HAT-P-3 / Dombay

Observation data Epoch J2000 Equinox ICRS
- Constellation: Ursa Major
- Right ascension: 13^{h} 44^{m} 22.5937^{s}
- Declination: +48° 01′ 43.206″
- Apparent magnitude (V): 11.577(67)

Characteristics
- Evolutionary stage: main sequence
- Spectral type: K5
- Apparent magnitude (B): 12.53(20)
- Apparent magnitude (V): 11.577(67)
- Apparent magnitude (I): 10.504(79)
- Apparent magnitude (J): 9.936(22)
- Apparent magnitude (H): 9.542(28)
- Apparent magnitude (K): 9.448(25)
- Variable type: planetary transit

Astrometry
- Radial velocity (R_{v}): −23.8±0.1 km/s
- Proper motion (μ): RA: −19.619(12) mas/yr Dec.: −23.973(15) mas/yr
- Parallax (π): 7.4159±0.0143 mas
- Distance: 439.8 ± 0.8 ly (134.8 ± 0.3 pc)
- Absolute magnitude (M_{V}): 5.87(15)

Details
- Mass: 0.925+0.031 −0.0134 M_{☉}
- Radius: 0.850+0.021 −0.010 R_{☉}
- Luminosity: 0.435(53) L_{☉}
- Surface gravity (log g): 4.58(10) cgs
- Temperature: 5,190(80) K
- Metallicity [Fe/H]: 0.24(8) dex
- Rotational velocity (v sin i): 1.4(5) km/s
- Age: 2.9+1.7 −3.7 Myr
- Other designations: Dombay, TOI-1419, TIC 311035838, TYC 3466-819-1, GSC 03466-00819, 2MASS J13442258+4801432, HAT-P-3

Database references
- SIMBAD: data
- Exoplanet Archive: data

= HAT-P-3 =

Star in the constellation Ursa Major

HAT-P-3, is a metal-rich K5 dwarf star located about 441 light-years away in the constellation Ursa Major. At a magnitude of about 11.5 it is not visible to the naked eye but is visible in a small to medium-sized amateur telescope. It is believed to be a relatively young star and has a slightly enhanced level of chromospheric activity.

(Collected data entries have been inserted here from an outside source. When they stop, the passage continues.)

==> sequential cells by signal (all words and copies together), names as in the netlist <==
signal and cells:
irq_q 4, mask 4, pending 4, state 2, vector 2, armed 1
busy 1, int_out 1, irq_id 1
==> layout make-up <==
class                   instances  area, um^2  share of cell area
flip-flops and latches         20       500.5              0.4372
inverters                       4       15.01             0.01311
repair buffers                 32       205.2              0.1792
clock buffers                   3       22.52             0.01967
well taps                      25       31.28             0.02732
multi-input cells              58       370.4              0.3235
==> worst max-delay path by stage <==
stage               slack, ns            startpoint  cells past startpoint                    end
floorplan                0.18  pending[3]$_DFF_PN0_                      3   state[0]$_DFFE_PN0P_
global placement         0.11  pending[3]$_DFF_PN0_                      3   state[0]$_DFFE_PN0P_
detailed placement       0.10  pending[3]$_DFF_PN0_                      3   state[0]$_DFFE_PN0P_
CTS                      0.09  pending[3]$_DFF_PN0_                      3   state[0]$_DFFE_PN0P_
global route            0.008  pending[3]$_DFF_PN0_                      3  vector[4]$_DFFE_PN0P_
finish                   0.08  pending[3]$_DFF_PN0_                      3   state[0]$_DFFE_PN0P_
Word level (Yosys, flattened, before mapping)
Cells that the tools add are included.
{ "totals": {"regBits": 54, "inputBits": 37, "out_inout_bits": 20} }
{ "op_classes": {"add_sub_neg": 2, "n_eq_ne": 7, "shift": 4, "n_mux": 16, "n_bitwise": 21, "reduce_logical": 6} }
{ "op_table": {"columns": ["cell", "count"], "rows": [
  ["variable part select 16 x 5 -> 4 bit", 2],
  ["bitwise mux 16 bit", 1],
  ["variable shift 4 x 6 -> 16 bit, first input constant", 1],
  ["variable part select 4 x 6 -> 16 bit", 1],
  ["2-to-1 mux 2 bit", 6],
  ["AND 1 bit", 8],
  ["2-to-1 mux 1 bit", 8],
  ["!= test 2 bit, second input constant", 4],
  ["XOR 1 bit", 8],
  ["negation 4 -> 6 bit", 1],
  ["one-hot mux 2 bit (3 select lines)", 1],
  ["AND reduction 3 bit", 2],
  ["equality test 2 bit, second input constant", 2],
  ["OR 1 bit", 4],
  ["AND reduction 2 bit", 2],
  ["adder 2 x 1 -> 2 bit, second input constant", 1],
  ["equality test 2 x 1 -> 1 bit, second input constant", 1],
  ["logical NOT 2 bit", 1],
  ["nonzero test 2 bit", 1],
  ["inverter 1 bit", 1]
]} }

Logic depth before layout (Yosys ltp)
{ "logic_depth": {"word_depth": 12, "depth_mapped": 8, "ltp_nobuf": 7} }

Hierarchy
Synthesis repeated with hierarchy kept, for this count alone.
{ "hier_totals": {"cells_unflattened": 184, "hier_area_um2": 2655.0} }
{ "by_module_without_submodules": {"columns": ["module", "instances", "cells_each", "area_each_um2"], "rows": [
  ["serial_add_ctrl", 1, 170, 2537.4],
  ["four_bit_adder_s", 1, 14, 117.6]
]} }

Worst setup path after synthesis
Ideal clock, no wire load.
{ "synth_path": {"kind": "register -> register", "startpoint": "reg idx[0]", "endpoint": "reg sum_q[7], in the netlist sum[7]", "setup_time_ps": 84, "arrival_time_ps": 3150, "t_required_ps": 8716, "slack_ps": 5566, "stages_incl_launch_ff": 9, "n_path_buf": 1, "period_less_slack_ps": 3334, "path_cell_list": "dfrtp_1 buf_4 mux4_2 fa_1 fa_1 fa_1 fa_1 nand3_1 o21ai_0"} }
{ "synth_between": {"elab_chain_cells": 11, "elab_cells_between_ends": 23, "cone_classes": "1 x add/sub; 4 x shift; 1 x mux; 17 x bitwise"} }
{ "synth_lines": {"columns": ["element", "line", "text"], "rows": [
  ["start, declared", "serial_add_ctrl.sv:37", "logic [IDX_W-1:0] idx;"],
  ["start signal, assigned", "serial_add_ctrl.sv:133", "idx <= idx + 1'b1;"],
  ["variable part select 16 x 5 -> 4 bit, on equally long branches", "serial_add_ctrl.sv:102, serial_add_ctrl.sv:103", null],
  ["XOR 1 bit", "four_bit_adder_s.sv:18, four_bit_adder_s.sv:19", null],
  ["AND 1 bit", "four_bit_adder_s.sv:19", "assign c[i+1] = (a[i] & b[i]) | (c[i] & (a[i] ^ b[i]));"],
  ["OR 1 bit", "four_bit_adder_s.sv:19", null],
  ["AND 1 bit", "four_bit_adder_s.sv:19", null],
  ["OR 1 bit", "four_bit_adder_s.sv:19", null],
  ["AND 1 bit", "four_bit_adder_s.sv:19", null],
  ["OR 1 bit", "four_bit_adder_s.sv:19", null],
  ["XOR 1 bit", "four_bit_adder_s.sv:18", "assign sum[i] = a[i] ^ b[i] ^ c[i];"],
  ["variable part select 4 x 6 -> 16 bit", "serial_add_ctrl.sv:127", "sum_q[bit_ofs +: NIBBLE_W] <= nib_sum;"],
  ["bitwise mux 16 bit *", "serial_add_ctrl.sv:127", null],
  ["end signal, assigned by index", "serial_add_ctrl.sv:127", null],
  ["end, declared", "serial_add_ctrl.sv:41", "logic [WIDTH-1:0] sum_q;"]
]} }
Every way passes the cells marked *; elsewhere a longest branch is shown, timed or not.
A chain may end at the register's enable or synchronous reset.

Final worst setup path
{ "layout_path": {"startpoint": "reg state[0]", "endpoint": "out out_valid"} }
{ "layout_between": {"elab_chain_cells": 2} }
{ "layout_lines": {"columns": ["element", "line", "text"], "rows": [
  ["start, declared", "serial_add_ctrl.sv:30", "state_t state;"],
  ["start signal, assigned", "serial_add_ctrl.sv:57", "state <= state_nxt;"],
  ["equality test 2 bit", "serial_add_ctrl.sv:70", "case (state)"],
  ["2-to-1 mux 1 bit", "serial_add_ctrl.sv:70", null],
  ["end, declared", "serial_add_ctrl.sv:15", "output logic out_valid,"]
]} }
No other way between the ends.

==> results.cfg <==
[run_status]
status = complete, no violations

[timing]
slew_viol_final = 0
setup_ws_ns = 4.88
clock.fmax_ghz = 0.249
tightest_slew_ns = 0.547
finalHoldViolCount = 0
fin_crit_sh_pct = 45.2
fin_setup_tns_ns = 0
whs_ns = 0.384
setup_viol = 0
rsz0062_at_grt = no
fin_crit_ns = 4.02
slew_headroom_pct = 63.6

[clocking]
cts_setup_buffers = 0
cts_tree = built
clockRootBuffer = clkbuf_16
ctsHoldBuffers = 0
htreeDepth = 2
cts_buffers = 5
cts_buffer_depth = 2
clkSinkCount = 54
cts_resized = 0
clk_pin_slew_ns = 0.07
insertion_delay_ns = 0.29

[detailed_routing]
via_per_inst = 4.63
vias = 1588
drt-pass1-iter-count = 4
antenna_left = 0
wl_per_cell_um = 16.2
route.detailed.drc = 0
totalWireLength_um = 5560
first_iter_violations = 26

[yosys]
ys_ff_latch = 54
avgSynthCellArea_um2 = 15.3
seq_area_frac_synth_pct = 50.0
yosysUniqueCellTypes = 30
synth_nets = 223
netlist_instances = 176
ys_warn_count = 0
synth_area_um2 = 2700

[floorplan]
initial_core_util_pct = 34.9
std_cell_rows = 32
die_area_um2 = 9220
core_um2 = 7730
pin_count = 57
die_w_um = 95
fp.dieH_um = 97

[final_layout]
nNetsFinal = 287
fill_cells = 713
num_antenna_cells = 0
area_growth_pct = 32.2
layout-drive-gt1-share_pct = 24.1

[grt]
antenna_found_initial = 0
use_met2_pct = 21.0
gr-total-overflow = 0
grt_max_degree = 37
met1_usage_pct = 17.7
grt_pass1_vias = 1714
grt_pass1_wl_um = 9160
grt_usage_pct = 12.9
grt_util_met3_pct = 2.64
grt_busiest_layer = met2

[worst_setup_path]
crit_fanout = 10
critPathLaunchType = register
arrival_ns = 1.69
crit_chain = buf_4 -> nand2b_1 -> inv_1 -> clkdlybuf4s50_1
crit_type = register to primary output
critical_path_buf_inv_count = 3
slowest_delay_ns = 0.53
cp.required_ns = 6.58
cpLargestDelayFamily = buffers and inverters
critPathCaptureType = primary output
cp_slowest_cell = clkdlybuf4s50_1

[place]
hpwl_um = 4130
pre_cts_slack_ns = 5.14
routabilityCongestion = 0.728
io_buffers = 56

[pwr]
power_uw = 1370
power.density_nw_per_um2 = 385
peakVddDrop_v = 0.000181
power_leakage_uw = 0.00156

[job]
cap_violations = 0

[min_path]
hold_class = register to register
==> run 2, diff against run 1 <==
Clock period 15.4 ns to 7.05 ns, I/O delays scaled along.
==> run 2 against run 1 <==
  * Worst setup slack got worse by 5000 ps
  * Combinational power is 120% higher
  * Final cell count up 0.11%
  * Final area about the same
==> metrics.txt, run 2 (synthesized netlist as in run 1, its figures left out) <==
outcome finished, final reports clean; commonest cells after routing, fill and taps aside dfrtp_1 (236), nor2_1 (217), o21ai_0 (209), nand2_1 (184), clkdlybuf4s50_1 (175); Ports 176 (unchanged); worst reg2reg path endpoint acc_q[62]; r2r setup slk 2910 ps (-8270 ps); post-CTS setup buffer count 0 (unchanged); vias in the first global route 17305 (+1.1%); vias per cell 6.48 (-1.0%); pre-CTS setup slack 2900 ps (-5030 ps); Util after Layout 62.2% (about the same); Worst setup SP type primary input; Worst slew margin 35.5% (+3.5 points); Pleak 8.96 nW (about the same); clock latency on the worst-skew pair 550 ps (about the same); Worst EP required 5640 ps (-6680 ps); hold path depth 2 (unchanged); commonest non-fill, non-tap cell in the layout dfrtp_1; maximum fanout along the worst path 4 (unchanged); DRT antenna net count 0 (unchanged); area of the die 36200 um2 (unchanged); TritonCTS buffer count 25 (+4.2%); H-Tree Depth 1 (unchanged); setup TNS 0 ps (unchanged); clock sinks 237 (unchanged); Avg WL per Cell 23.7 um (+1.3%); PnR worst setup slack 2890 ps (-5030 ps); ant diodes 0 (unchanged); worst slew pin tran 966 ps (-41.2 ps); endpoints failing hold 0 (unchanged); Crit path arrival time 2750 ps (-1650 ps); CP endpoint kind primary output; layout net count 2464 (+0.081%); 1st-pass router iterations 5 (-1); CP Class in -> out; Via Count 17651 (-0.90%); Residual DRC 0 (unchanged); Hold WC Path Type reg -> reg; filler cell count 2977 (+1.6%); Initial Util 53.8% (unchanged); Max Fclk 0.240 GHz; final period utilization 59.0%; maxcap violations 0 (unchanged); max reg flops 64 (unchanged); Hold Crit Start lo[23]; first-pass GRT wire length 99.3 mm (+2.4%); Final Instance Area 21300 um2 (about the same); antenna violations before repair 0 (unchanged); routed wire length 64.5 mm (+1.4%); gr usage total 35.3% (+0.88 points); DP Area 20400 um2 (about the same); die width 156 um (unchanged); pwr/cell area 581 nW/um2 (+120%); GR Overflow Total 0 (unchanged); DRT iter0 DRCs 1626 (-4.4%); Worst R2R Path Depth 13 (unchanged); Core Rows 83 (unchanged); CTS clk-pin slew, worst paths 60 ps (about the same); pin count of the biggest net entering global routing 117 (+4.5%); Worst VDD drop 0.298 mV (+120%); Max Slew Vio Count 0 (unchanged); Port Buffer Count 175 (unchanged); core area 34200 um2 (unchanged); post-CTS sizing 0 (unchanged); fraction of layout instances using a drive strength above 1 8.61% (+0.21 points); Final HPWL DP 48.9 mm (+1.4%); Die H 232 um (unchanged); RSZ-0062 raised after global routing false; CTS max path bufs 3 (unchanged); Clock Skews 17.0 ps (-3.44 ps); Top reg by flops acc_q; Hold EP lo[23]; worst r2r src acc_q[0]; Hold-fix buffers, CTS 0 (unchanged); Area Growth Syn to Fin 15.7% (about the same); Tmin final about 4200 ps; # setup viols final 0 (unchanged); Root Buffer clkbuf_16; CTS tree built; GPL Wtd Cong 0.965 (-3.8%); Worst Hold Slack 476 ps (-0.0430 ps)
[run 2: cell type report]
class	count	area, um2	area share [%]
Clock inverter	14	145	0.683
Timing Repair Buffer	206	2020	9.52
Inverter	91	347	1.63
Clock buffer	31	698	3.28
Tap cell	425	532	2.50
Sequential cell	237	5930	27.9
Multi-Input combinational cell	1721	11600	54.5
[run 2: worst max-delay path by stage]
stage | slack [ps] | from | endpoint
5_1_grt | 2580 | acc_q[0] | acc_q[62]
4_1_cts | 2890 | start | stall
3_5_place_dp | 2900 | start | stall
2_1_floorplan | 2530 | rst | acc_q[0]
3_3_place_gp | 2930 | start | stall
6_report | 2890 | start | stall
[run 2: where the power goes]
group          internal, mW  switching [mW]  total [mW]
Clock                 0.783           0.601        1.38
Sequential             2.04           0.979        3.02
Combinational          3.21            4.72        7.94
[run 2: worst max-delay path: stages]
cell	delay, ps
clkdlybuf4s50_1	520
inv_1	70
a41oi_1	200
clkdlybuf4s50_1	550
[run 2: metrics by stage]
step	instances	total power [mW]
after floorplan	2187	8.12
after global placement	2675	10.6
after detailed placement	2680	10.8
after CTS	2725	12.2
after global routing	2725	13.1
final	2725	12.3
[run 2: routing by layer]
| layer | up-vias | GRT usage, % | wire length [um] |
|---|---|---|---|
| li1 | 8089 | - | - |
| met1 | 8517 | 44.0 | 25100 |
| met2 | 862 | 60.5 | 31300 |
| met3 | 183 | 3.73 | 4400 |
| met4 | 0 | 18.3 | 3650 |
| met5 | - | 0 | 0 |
**src/rtl/spi_master_ctl.sv**
```systemverilog
// SPI mode-0 master: one 32-bit full-duplex frame per start edge, four chip selects.
// Define SPI_LSB_FIRST_EN to shift bit 0 first on both MOSI and MISO.
module spi_master_ctl #(
  parameter int unsigned CLK_DIV  = 4,
  parameter int unsigned CS_SETUP = 2
) (
  input  logic        clk_i,
  input  logic        reset_i,
  input  logic [31:0] SPI_DAT_I,
  input  logic        SPI_START_I,
  input  logic [1:0]  SPI_SEL_I,
  output logic [31:0] SPI_DAT_O,
  output logic        SPI_DONE_O,
  output logic        SPI_BUSY_O,
  output logic        SPI_SCLK,
  output logic        SPI_MOSI,
  input  logic        SPI_MISO,
  output logic [3:0]  SPI_CS_N
);

  localparam logic [1:0] S_IDLE  = 2'd0;
  localparam logic [1:0] S_SETUP = 2'd1;
  localparam logic [1:0] S_SHIFT = 2'd2;
  localparam logic [1:0] S_HOLD  = 2'd3;

  localparam logic [7:0] DIV_LAST = 8'(CLK_DIV - 1);
  localparam logic [7:0] SET_LAST = 8'(CS_SETUP - 1);

  logic [1:0]  state_q, state_d;
  logic [7:0]  cnt_q, cnt_d;
  logic [5:0]  bit_q, bit_d;
  logic [31:0] tx_q, tx_d;
  logic [31:0] rx_q, rx_d;
  logic [31:0] dat_q, dat_d;
  logic [3:0]  cs_n_q, cs_n_d;
  logic        start_q, start_d;
  logic        sclk_q, sclk_d;
  logic        mosi_q, mosi_d;
  logic        done_q, done_d;
  logic        busy_q, busy_d;
  logic        launch;
  logic        div_end;

  assign launch  = SPI_START_I & ~start_q
                 & (state_q == S_IDLE);
  assign div_end = (cnt_q == DIV_LAST);

  always_comb begin
    state_d = state_q;
    cnt_d   = cnt_q;
    bit_d   = bit_q;
    tx_d    = tx_q;
    rx_d    = rx_q;
    dat_d   = dat_q;
    cs_n_d  = cs_n_q;
    sclk_d  = sclk_q;
    mosi_d  = mosi_q;
    done_d  = done_q;
    busy_d  = busy_q;
    start_d = SPI_START_I;
    case (state_q)
      S_IDLE: begin
        if (launch) begin
          state_d = S_SETUP;
          cnt_d   = 8'd0;
          bit_d   = 6'd0;
          tx_d    = SPI_DAT_I;
          cs_n_d  = ~(4'b0001 << SPI_SEL_I);
          sclk_d  = 1'b0;
          done_d  = 1'b0;
          busy_d  = 1'b1;
`ifdef SPI_LSB_FIRST_EN
          mosi_d  = SPI_DAT_I[0];
`else
          mosi_d  = SPI_DAT_I[31];
`endif
        end
      end
      S_SETUP: begin
        if (cnt_q == SET_LAST) begin
          state_d = S_SHIFT;
          cnt_d   = 8'd0;
        end else begin
          cnt_d = cnt_q + 8'd1;
        end
      end
      S_SHIFT: begin
        if (div_end) begin
          cnt_d  = 8'd0;
          sclk_d = ~sclk_q;
          if (!sclk_q) begin
`ifdef SPI_LSB_FIRST_EN
            rx_d = {SPI_MISO, rx_q[31:1]};
`else
            rx_d = {rx_q[30:0], SPI_MISO};
`endif
          end else if (bit_q == 6'd31) begin
            state_d = S_HOLD;
          end else begin
            bit_d = bit_q + 6'd1;
`ifdef SPI_LSB_FIRST_EN
            tx_d   = {1'b0, tx_q[31:1]};
            mosi_d = tx_q[1];
`else
            tx_d   = {tx_q[30:0], 1'b0};
            mosi_d = tx_q[30];
`endif
          end
        end else begin
          cnt_d = cnt_q + 8'd1;
        end
      end
      default: begin
        if (div_end) begin
          state_d = S_IDLE;
          cnt_d   = 8'd0;
          cs_n_d  = 4'hF;
          mosi_d  = 1'b0;
          dat_d   = rx_q;
          done_d  = 1'b1;
          busy_d  = 1'b0;
        end else begin
          cnt_d = cnt_q + 8'd1;
        end
      end
    endcase
  end

  // start_q resets high so a level held through reset cannot launch
  always_ff @(posedge clk_i) begin
    if (reset_i) begin
      state_q <= S_IDLE;
      cnt_q   <= 8'd0;
      bit_q   <= 6'd0;
      tx_q    <= 32'd0;
      rx_q    <= 32'd0;
      dat_q   <= 32'd0;
      cs_n_q  <= 4'hF;
      start_q <= 1'b1;
      sclk_q  <= 1'b0;
      mosi_q  <= 1'b0;
      done_q  <= 1'b0;
      busy_q  <= 1'b0;
    end else begin
      state_q <= state_d;
      cnt_q   <= cnt_d;
      bit_q   <= bit_d;
      tx_q    <= tx_d;
      rx_q    <= rx_d;
      dat_q   <= dat_d;
      cs_n_q  <= cs_n_d;
      start_q <= start_d;
      sclk_q  <= sclk_d;
      mosi_q  <= mosi_d;
      done_q  <= done_d;
      busy_q  <= busy_d;
    end
  end

  assign SPI_DAT_O  = dat_q;
  assign SPI_DONE_O = done_q;
  assign SPI_BUSY_O = busy_q;
  assign SPI_SCLK   = sclk_q;
  assign SPI_MOSI   = mosi_q;
  assign SPI_CS_N   = cs_n_q;

endmodule
```
**config.mk**
```make
export PLATFORM = sky130hd
export DESIGN_NAME = spi_master_ctl
export DESIGN_NICKNAME = d
export VERILOG_FILES = /design/src/rtl/spi_master_ctl.sv
export SDC_FILE = /design/constraint.sdc
export NUM_CORES = 1
export LEC_CHECK = 0
export CAP_MARGIN = 10
export CORE_MARGIN = 1
export CORE_UTILIZATION = 53
export CTS_CLUSTER_DIAMETER = 40
export DETAILED_ROUTE_END_ITERATION = 8
export PLACE_DENSITY = 0.77
export SETUP_SLACK_MARGIN = 0.02
export SLEW_MARGIN = 20
export SYNTH_ARGS = -nofsm -noshare
export SYNTH_HDL_FRONTEND = slang
export SYNTH_SLANG_ARGS = --single-unit
```
**constraint.sdc**
```tcl
create_clock -name clk_i -period 2.7 [get_ports clk_i]
set_clock_uncertainty 0.05 [all_clocks]
set_input_delay 0.54 -clock clk_i [delete_from_list [all_inputs] [get_ports clk_i]]
set_output_delay 0.54 -clock clk_i [all_outputs]
set_load 0.02 [all_outputs]
```
==> results of run 1 <==
final cells by class:
cell class              instances  area share (%)
clock buffers                  18            6.74
clock inverters                14            3.45
inverters                       5           0.296
multi-input cells             403            36.0
flip-flops and latches        120            37.8
well taps                     108            2.13
repair buffers                 89            13.5
logic make-up (layout without fill, tap and decap cells):
family | Yosys count | count (layout) | synth area share, %
xor+xnor | 5 | 5 | 0.897
compound gates | 169 | 169 | 20.2
flops | 120 | 120 | 49.2
fa+ha+maj | 7 | 7 | 1.79
mux | 30 | 30 | 6.15
buf+inv | 50 | 126 | 4.23
simple gates | 192 | 192 | 17.6
metrics by stage:
| stage | hold slack (ns) | setup WS [ns] |
|---|---|---|
| 2_1_floorplan | 0.382 | 0.710 |
| 3_3_place_gp | 0.392 | 0.412 |
| 3_5_place_dp | 0.397 | 0.376 |
| 4_1_cts | 0.404 | 0.379 |
| 5_1_grt | 0.420 | 0.221 |
| 6_report | 0.402 | 0.377 |
registers in the layout, indices dropped and copies added, names as in the netlist:
name,flops
SPI_BUSY_O,1
SPI_CS_N,4
SPI_DAT_O,32
SPI_DONE_O,1
SPI_MOSI,1
SPI_SCLK,1
bit_q,6
cnt_q,8
rx_q,32
start_q,1
state_q,2
tx_q,31
cells in the final DEF, fill, tap and decap left out, types with 3 or more instances in the layout:
master and instances:
a211oi_1 37, a21oi_1 108, a31oi_1 4, and3_1 6, and4_1 3, buf_4 13, bufinv_16 5, clkbuf_16 16
clkdlybuf4s50_1 76, dfxtp_1 120, ha_1 6, inv_1 5, inv_6 3, mux2i_1 30, nand2_1 139, nand2b_1 6
nand3_1 10, nand3b_1 3, nor2_1 4, nor3_1 4, o21ai_0 7, or3_1 3, xnor2_1 3
report_power, final:
part | internal (mW) | switching, mW
Clock | 1.62 | 0.832
Combinational | 0.270 | 0.373
Sequential | 1.86 | 0.0520
cell usage after synthesis (3+ instances only):
cell type,count
nand3_1,10
and4_1,3
or3_1,3
mux2i_1,30
nand3b_1,3
o21ai_0,7
a31oi_1,4
inv_1,5
dfxtp_1,120
nor2_1,5
xnor2_1,3
clkbuf_1,29
ha_1,7
a211oi_1,37
and3_1,6
nand2_1,139
a21oi_1,108
buf_2,15
nor3_1,5
nand2b_1,6
per-layer routing:
metal / part of all wire, % / vias up / GRT usage (%)
li1: - / 2142 / -
met1: 45 / 1998 / 27.7
met2: 49 / 104 / 38.2
met3: 5.1 / 14 / 6.01
met4: 1.2 / 0 / 8.39
met5: 0 / - / 0
how the worst max path moves through the flow:
stage	from	to	cells after the start
final	cnt_q[2]	rx_q[2]	5
after detailed placement	SPI_START_I	SPI_BUSY_O	6
after global placement	SPI_START_I	cnt_q[2]	5
after global routing	state_q[0]	rx_q[14]	6
after CTS	cnt_q[2]	rx_q[2]	5
after floorplan	state_q[0]	cnt_q[2]	7
worst reg2reg max path, delay by kind of cell, from the launching register on:
family | cells | cell delay (ns)
flip-flops | 1 | 0.37
AND/OR/NAND/NOR | 4 | 1.65
AO/OA/AOI/OAI | 1 | 0.09
==> flow_summary.json, run 1 <==
{
  "status": "finished, violations left",
  "violations": "DRC",
  "wire_per_inst_um": 13.8,
  "synth.distinct_cells": 42,
  "drt-total-wl_mm": 10.4,
  "worstHoldEndpoint": "SPI_DAT_O[25]",
  "synthCells": 573,
  "drc": 4,
  "rr_startpoint": "cnt_q[2]",
  "globalplace.congestion": 0.784,
  "max-vdd-ir-drop_v": 0.000469,
  "crit_required_ns": 3.01,
  "r2r-end": "rx_q[2]",
  "layout.cells.non_filler": 757,
  "finalHoldViolCount": 0,
  "synth_top_area_share_pct": 49.2,
  "clock_path_buffers": 2,
  "area_growth_pct": 30.0,
  "syn_area_per_cell_um2": 8.52,
  "initial_core_util_pct": 55.5,
  "min_from": "SPI_DAT_O[25]",
  "design_area_um2": 6350,
  "numCtsBuffers": 17,
  "final_core_util_pct": 72.1,
  "viasPerCell": 5.62,
  "n_antenna_cell": 0,
  "h-tree-depth": 4,
  "ff2ff_path_depth": 5,
  "arrival_ns": 2.63,
  "tns_ns": 0,
  "dr.pass1.iters": 7,
  "register_area_um2": 2400,
  "grt_max_degree": 79,
  "setup_violations": 0,
  "synth_ff_type": "dfxtp_1",
  "grt_pass1_wl_mm": 17.7,
  "die_w_um": 98.0,
  "clkLatencyLatePin_ns": 0.52,
  "first_iter_violations": 186,
  "synth_nets": 618,
  "synth_seq_cells": 120,
  "maxCapViolCount": 0,
  "period_share_pct": 86.0,
  "drive_above_1_share_pct": 8.63,
  "fmax_ghz": 0.430,
  "fp.dieArea_um2": 9600,
  "rsz0062_at_grt": "no",
  "max_slew_margin_pct": 29.8,
  "portBuffers": 77,
  "ys_seq_area_share_pct": 49.2,
  "vias": 4258,
  "fillers": 701,
  "synth-edff-count": 0,
  "ios": 78,
  "dpl.cell_count": 725,
  "ys_top_cells_by_area": "dfxtp_1 (49%), a21oi_1 (11%), nand2_1 (11%)",
  "cpMaxStageDelayCell": "or3_1",
  "numClockSinks": 120,
  "power_density_nw_per_um2": 789,
  "path_clk_slew_ns": 0.06,
  "period_minus_slack_ns": 2.32,
  "drv_slew": 0,
  "critical_path_buf_inv_count": 0,
  "clock-root-buffer": "clkbuf_8",
  "ys_warn_count": 0,
  "multi_input_area_um2": 2290,
  "synth.largest_area_cell": "dfxtp_1",
  "max_stage_delay_ns": 0.78,
  "antenna_left": 0,
  "die_h_um": 98.0,
  "antenna_found_initial": 0,
  "async_flop_share_pct": 0,
  "grt_remaining_overflow": 0,
  "cp_max_fo": 32,
  "min_path_cells": 2,
  "critPathCaptureType": "flip-flop",
  "placed_area_um2": 5700,
  "grt_pass1_vias": 3912,
  "cp-start-kind": "flip-flop",
  "std_cell_rows": 34,
  "cts_hold_repair.buffers": 0,
  "power_mw": 5.01,
  "cp_top_family": "simple AND/OR/NAND/NOR gates",
  "hpwl_mm": 6.37,
  "cts_tree": "done",
  "synth.cell_area_um2": 4880,
  "layout.nets": 681,
  "post_cts_resized": 0,
  "worstMarginPinSlew_ns": 1.05,
  "hold_path_class": "flip-flop to flip-flop",
  "path_cells": "nor4_4, nand3_1, or3_1, nand2_1, a21oi_1",
  "grt_usage_pct": 22.7,
  "path_class": "flip-flop to flip-flop",
  "leakage_nw": 2.09,
  "core_area_um2": 8810,
  "reg2reg_setup_slack_ns": 0.38,
  "post_cts_buffers": 0
}
(Power assumes the default switching activity.)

The star HAT-P-3 is named Dombay. The name was selected in the NameExoWorlds campaign by Russia, during the 100th anniversary of the IAU. Dombay is a resort region in the North Caucasus mountains.

==Planetary system==
This star is home to the extrasolar planet HAT-P-3b, later named Teberda, discovered by the HATNet Project using the transit method.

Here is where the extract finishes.